EXTRACTED ENTRIES >>
- - -
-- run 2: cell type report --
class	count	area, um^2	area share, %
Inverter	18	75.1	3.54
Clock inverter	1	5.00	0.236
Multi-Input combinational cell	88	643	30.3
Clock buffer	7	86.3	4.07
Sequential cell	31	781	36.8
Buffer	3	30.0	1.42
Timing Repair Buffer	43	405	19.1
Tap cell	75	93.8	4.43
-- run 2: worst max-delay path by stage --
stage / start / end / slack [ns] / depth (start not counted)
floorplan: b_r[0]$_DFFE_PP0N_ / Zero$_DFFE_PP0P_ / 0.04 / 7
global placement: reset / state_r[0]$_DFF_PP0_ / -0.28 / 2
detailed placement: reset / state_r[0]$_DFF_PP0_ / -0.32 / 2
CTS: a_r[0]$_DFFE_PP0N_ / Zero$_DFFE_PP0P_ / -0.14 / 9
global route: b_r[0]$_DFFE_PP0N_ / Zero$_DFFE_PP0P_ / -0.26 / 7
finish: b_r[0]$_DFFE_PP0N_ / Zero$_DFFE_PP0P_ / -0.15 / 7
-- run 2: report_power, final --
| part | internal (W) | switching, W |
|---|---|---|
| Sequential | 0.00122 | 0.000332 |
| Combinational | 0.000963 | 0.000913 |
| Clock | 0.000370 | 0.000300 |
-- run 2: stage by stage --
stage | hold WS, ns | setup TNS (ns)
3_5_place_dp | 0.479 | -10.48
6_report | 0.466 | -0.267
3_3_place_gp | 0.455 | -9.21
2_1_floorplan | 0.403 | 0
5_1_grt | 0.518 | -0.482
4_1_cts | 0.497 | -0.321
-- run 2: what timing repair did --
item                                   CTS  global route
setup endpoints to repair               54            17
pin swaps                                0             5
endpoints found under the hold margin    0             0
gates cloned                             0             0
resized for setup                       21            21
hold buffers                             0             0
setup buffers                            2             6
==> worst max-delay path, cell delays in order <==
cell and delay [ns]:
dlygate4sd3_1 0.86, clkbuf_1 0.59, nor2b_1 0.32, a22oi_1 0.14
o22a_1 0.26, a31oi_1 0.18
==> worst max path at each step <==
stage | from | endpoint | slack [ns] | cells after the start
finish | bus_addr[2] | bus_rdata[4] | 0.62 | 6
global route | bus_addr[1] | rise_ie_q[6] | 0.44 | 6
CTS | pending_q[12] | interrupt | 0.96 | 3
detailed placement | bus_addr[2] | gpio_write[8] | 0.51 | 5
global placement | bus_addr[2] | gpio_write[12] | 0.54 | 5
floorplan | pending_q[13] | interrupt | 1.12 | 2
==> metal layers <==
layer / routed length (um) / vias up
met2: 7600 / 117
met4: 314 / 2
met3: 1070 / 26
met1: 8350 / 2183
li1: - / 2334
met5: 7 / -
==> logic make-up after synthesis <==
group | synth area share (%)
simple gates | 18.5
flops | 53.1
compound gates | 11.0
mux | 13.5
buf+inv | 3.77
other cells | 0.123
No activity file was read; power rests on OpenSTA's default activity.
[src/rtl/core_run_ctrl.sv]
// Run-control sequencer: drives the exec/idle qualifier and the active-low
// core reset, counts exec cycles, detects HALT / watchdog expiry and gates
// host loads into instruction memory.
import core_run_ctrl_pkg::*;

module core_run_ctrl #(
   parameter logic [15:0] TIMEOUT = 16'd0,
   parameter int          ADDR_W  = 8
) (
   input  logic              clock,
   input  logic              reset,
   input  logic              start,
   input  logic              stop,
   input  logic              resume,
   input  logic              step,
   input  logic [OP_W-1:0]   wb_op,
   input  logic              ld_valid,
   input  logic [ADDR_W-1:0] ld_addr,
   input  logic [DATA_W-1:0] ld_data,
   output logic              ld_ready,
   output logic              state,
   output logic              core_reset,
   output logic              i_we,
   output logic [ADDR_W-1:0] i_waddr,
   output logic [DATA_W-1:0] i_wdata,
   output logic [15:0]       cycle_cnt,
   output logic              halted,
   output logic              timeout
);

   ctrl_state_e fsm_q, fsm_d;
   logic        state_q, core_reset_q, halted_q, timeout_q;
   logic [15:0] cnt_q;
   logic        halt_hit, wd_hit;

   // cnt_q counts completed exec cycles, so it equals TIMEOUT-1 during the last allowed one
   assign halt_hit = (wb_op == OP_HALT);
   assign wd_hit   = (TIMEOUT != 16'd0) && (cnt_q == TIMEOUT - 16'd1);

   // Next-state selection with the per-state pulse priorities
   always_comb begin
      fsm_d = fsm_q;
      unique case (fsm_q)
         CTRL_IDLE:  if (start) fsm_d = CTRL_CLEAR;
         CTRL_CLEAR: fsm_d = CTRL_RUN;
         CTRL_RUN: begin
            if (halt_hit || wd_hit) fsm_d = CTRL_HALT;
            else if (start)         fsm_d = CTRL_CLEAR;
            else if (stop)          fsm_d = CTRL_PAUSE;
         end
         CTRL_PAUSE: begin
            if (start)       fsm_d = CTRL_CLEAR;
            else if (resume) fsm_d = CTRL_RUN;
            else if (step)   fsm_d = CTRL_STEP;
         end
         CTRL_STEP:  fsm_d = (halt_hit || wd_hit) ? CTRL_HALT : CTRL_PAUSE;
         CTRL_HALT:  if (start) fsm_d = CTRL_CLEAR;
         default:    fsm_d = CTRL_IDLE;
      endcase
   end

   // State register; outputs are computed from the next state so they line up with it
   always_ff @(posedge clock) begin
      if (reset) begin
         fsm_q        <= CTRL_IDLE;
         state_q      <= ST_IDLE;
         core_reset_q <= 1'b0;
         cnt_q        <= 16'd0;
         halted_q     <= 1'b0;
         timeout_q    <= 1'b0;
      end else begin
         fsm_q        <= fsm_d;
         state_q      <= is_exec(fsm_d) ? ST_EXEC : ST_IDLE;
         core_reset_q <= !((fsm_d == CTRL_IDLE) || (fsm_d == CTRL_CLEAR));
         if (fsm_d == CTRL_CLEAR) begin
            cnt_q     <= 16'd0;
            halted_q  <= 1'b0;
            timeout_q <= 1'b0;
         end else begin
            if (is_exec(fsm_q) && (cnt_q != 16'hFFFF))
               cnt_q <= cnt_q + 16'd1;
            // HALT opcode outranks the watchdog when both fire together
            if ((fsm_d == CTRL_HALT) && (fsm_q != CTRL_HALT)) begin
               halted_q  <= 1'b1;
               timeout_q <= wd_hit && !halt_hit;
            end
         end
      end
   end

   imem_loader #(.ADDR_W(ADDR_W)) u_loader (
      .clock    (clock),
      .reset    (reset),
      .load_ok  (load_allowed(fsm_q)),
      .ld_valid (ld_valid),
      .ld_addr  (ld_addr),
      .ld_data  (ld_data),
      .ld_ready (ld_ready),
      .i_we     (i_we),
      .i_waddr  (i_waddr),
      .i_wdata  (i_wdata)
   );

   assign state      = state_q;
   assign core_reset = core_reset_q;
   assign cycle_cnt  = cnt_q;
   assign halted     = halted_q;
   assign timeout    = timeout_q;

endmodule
- - -
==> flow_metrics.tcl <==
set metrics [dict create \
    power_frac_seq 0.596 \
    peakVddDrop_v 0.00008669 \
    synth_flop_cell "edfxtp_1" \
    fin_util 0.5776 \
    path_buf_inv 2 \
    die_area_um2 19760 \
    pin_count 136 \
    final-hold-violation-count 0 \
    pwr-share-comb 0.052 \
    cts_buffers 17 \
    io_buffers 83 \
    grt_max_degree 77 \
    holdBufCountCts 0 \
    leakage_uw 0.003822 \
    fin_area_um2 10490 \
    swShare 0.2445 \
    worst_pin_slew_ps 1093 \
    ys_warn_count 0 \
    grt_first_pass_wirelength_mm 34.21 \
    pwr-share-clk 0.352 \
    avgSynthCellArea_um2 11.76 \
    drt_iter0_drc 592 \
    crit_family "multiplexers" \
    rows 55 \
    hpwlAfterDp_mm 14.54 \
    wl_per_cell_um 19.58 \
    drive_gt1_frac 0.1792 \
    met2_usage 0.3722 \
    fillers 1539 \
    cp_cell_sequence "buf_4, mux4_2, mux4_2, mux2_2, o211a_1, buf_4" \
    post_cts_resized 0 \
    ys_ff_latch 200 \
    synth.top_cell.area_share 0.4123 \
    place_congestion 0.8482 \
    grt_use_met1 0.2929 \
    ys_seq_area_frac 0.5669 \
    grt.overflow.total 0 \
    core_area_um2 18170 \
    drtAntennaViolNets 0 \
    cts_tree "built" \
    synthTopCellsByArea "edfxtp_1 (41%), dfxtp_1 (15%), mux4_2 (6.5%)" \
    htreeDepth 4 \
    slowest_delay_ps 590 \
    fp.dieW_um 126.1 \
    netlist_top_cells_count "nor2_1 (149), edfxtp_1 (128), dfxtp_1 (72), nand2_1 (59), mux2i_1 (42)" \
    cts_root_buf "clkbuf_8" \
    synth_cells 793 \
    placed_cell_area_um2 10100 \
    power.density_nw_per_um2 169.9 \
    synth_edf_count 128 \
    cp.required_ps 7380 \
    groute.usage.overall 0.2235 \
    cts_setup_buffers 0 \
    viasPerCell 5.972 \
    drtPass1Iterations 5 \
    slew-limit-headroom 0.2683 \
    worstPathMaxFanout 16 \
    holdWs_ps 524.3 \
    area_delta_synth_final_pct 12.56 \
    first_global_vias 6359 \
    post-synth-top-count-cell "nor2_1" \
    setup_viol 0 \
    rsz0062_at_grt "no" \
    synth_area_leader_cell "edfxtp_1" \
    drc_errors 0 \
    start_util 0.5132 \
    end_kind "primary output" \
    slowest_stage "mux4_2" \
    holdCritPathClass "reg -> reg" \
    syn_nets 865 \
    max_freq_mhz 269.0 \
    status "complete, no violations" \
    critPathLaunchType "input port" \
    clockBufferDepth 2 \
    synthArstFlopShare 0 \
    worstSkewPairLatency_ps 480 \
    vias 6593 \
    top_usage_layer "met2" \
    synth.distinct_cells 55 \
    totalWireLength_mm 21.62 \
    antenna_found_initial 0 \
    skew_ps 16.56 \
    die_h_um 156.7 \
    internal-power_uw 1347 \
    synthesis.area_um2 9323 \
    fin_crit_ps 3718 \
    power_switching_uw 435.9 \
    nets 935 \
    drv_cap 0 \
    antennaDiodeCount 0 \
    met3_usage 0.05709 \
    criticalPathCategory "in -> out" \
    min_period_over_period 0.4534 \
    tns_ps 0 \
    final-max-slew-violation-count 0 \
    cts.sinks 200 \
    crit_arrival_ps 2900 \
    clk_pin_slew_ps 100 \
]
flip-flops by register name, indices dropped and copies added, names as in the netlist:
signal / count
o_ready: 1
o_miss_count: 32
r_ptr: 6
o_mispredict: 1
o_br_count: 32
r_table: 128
- - -
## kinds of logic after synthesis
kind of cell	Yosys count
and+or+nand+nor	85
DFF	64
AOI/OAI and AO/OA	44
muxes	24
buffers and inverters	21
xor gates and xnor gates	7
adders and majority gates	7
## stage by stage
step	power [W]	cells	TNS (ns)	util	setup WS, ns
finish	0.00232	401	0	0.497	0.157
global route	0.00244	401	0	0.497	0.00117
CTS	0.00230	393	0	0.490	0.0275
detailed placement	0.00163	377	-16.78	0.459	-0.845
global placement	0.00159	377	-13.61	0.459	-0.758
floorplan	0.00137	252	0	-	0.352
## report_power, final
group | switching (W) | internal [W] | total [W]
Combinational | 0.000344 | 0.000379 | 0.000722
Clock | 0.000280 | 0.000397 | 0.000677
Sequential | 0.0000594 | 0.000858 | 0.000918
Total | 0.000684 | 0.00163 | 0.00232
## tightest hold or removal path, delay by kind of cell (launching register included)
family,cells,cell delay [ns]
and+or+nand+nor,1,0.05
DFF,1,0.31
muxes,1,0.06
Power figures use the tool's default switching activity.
- - -
BRIEF >>
Among the lines above, which hold the word "detailed"? Report each one.

REPLY >>
detailed placement: reset / state_r[0]$_DFF_PP0_ / -0.32 / 2
detailed placement | bus_addr[2] | gpio_write[8] | 0.51 | 5
detailed placement	0.00163	377	-16.78	0.459	-0.845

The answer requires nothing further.